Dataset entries
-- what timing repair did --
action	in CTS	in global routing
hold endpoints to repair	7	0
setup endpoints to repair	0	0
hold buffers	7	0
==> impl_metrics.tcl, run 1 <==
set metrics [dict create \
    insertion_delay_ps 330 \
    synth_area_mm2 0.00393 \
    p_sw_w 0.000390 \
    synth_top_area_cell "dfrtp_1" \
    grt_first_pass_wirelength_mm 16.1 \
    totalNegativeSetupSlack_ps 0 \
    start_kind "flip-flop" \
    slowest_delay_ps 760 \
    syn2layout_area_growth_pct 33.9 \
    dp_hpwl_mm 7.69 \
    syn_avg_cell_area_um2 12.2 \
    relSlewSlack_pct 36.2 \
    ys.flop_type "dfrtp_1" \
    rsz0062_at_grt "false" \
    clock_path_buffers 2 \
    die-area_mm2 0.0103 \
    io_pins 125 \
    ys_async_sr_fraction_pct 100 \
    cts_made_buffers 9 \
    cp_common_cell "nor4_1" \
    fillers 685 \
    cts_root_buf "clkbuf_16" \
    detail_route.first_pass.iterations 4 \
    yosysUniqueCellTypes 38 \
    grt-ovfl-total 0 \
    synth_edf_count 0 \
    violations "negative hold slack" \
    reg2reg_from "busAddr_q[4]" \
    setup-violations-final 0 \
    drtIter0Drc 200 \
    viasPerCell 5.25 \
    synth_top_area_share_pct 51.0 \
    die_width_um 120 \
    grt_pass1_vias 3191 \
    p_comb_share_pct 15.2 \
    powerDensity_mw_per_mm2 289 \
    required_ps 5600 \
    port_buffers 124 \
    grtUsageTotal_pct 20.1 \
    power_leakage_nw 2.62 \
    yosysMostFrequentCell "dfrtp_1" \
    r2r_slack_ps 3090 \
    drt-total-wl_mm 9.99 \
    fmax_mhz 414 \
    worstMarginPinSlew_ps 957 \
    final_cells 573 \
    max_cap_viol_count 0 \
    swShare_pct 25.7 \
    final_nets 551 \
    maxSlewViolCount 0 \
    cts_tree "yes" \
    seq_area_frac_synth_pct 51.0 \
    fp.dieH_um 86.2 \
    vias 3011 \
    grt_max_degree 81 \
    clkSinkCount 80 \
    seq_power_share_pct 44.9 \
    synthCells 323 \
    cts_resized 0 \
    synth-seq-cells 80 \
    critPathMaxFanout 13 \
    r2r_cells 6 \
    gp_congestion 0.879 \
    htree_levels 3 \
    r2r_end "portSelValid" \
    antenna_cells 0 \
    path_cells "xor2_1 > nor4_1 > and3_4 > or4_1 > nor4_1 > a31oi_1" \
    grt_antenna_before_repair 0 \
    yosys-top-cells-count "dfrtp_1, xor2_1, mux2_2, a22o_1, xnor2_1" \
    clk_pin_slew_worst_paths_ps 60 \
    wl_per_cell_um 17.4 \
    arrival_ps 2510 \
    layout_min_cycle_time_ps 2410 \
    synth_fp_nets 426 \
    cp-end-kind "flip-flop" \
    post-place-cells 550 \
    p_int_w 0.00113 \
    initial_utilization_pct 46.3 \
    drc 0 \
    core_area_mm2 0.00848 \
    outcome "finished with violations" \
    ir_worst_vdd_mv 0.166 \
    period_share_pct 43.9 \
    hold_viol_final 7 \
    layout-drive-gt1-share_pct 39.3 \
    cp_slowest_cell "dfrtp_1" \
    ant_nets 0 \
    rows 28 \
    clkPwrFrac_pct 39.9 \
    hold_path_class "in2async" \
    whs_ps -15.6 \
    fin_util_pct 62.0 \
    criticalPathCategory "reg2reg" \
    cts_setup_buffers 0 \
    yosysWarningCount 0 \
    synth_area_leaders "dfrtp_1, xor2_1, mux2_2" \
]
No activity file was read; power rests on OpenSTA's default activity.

...

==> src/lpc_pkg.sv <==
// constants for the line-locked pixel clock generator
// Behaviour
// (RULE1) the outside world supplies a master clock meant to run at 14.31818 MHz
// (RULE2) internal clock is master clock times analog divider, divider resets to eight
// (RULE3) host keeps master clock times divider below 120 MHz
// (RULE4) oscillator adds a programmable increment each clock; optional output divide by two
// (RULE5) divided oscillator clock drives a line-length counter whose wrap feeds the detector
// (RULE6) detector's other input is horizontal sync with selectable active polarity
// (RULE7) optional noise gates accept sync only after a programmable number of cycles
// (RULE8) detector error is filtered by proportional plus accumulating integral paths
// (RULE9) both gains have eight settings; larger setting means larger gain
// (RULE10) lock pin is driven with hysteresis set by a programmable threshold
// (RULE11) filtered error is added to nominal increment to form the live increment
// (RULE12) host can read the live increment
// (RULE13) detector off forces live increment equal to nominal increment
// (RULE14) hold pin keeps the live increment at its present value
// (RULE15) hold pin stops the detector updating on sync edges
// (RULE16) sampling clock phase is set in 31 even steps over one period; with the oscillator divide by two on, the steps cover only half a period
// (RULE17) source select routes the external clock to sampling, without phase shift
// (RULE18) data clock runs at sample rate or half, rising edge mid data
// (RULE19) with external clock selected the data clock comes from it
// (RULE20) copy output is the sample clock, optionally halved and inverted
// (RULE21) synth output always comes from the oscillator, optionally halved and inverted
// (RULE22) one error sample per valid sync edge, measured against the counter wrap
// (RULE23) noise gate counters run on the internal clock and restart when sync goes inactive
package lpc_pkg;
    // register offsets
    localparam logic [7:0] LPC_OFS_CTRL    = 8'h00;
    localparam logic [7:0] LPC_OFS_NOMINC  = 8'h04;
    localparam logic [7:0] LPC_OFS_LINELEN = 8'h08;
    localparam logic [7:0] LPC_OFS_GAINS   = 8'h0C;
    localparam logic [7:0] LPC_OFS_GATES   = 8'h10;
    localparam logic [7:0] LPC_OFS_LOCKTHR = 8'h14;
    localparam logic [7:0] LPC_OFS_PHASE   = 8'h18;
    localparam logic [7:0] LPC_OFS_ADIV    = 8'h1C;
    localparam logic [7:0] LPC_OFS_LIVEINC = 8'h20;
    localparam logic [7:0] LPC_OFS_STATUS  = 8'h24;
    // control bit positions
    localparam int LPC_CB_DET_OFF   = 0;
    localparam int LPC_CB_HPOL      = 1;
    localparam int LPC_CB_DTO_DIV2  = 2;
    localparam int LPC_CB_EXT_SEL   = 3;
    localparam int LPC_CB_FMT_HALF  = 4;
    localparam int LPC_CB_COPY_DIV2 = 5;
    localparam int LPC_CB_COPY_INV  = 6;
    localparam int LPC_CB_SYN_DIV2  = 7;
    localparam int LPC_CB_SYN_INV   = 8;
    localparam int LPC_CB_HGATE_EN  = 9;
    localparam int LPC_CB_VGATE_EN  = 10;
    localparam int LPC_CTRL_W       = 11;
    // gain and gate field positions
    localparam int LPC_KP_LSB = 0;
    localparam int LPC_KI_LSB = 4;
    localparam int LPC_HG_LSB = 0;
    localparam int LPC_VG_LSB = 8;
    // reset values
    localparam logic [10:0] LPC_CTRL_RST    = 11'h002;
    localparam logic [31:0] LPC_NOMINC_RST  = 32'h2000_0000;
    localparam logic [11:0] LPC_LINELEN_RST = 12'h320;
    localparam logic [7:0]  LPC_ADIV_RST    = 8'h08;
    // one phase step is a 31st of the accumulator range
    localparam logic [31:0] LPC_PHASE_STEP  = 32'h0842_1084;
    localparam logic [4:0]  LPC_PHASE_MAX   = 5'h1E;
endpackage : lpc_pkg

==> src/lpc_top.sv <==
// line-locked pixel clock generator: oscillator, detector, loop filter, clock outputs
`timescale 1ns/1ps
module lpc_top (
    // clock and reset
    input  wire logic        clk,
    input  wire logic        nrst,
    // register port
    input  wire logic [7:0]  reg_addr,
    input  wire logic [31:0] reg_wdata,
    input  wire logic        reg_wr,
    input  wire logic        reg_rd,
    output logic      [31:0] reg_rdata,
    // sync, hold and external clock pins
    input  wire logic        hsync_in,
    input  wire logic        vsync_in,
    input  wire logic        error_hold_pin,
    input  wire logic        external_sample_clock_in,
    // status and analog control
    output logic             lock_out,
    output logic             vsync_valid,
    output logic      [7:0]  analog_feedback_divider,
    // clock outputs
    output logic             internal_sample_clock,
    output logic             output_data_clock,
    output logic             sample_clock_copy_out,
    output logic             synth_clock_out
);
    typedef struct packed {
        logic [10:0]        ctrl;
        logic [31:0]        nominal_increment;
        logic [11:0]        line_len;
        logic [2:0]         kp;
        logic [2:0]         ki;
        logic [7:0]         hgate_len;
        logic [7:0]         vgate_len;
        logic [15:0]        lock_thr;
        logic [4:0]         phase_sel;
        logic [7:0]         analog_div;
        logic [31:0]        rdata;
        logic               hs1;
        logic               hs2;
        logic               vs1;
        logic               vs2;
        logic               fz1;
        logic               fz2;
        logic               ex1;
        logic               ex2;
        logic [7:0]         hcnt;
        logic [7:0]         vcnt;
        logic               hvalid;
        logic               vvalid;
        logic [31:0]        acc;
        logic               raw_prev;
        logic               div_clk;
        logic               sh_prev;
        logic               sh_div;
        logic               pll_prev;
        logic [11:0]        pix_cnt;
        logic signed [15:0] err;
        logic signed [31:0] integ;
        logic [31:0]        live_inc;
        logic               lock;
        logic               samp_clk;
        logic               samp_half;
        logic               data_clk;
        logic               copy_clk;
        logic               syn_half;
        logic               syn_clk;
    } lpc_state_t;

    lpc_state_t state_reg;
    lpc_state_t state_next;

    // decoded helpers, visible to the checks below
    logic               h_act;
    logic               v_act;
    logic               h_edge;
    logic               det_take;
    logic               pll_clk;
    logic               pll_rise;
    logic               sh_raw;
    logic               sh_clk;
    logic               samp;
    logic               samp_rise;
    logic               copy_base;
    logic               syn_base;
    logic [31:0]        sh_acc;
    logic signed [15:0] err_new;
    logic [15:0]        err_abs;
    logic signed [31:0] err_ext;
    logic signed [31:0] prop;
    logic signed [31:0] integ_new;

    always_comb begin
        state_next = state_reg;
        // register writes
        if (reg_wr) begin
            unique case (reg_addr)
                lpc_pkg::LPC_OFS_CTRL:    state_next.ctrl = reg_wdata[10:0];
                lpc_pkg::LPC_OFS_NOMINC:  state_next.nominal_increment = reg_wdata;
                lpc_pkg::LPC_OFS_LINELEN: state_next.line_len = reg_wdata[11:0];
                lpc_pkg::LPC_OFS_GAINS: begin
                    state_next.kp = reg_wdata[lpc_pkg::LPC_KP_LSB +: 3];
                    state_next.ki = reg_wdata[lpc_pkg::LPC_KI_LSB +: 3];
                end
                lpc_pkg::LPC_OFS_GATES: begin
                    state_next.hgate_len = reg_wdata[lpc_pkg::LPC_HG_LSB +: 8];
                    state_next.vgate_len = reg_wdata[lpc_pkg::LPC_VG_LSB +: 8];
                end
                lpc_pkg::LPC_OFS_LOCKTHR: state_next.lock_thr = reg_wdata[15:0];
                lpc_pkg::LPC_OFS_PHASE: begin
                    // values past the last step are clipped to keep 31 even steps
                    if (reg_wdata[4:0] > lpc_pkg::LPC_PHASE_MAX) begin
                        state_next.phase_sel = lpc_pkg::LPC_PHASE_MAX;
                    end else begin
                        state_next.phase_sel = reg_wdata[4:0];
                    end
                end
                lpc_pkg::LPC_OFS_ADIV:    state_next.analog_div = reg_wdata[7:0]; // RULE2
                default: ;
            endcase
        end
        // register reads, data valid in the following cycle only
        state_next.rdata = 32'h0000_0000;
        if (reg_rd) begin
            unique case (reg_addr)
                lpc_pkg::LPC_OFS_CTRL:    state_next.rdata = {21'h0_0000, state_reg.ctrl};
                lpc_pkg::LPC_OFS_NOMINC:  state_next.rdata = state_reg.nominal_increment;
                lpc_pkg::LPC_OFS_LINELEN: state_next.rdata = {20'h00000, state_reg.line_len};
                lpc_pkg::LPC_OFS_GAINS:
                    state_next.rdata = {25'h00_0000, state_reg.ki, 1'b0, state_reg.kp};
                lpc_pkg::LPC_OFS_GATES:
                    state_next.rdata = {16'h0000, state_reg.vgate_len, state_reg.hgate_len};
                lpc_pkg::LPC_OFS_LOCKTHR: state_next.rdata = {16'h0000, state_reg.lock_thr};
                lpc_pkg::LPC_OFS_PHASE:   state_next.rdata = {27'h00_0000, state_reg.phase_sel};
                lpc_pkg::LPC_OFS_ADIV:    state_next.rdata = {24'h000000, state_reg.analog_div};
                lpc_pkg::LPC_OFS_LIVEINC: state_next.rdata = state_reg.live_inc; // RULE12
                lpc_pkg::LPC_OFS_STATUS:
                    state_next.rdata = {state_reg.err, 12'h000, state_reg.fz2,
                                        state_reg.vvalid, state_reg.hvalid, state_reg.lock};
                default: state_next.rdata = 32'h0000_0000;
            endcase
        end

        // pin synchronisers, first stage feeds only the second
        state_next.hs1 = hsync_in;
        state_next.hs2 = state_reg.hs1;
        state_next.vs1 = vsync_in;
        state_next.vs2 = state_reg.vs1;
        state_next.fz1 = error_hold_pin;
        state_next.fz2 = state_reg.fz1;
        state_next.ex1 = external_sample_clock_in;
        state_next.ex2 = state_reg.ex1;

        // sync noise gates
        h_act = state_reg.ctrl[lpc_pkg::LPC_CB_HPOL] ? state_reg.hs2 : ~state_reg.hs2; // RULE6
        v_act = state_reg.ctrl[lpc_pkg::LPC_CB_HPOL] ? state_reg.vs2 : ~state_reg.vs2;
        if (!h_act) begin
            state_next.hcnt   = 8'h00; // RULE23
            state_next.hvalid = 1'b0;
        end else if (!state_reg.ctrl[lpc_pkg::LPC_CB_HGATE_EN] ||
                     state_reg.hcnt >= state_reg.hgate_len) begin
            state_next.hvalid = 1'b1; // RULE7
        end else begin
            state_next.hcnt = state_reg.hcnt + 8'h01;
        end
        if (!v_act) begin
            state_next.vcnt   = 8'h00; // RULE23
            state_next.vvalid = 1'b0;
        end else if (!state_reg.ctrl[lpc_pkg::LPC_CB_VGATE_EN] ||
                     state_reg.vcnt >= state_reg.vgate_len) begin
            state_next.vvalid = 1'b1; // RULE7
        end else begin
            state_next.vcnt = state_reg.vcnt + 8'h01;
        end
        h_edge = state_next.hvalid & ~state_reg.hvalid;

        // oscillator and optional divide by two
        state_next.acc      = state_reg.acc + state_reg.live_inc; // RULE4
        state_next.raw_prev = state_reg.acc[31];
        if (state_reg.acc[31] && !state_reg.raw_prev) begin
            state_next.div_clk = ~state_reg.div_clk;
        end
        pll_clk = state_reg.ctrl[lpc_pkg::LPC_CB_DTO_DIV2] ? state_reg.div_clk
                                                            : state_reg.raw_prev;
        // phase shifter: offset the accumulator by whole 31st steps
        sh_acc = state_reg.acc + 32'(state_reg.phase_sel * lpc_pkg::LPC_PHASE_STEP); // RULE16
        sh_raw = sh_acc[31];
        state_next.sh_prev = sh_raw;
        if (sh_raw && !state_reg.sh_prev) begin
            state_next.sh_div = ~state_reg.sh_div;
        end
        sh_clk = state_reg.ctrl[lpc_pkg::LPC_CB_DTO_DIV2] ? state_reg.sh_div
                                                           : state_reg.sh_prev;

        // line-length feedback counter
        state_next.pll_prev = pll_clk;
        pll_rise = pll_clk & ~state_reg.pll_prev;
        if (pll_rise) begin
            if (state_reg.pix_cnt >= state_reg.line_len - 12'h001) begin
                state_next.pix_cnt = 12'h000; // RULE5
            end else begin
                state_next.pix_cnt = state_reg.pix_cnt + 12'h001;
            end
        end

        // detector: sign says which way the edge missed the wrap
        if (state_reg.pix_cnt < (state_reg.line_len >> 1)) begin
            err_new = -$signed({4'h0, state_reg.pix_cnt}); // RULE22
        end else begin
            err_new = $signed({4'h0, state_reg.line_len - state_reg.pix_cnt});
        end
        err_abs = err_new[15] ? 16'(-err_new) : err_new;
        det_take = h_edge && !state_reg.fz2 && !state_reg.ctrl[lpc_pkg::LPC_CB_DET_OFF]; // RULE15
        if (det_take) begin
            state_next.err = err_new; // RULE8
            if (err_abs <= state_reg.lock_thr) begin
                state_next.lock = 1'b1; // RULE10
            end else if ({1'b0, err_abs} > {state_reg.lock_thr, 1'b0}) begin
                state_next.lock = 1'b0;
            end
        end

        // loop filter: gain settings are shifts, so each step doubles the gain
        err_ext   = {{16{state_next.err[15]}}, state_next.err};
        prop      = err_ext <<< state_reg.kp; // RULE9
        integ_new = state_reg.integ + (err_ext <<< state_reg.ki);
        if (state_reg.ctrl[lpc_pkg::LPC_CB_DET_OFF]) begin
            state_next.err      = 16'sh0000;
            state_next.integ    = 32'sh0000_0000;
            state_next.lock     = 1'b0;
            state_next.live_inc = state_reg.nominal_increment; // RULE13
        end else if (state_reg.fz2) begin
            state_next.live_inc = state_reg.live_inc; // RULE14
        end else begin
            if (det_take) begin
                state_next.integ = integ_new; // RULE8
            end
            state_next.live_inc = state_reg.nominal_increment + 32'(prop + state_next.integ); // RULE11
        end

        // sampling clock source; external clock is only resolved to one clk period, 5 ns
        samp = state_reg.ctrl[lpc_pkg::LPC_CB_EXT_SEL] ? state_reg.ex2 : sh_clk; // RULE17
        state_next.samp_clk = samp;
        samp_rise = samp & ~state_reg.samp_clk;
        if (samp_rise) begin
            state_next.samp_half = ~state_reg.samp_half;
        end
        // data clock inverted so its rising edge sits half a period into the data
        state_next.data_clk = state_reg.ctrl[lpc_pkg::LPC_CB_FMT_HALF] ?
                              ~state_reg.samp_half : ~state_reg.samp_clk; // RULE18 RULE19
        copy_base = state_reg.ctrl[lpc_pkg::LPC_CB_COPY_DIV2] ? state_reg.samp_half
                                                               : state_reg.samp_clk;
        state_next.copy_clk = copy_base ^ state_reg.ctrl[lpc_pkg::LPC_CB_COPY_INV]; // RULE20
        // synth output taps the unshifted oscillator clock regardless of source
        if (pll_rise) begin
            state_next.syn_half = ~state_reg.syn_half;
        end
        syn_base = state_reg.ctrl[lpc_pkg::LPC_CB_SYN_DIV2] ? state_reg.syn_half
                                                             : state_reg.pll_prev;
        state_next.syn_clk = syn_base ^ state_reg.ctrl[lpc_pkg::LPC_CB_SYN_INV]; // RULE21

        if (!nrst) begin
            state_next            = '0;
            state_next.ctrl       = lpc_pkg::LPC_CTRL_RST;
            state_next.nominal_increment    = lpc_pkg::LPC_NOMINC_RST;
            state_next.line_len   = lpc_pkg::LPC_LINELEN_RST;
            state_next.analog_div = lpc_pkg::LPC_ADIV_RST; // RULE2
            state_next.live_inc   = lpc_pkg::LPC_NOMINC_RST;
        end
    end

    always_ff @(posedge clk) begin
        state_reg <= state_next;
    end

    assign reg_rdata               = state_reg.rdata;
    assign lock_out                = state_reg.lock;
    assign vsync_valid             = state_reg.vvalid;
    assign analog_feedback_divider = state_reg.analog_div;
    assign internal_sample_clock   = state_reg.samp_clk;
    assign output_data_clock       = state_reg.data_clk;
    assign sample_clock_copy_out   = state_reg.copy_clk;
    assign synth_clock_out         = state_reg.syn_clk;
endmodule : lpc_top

* **HOW TO COMPLETE THIS TASK**
When a line among the entries contains "violations", pull that line out.

* **RESPONSE**
    violations "negative hold slack" \
    setup-violations-final 0 \
    outcome "finished with violations" \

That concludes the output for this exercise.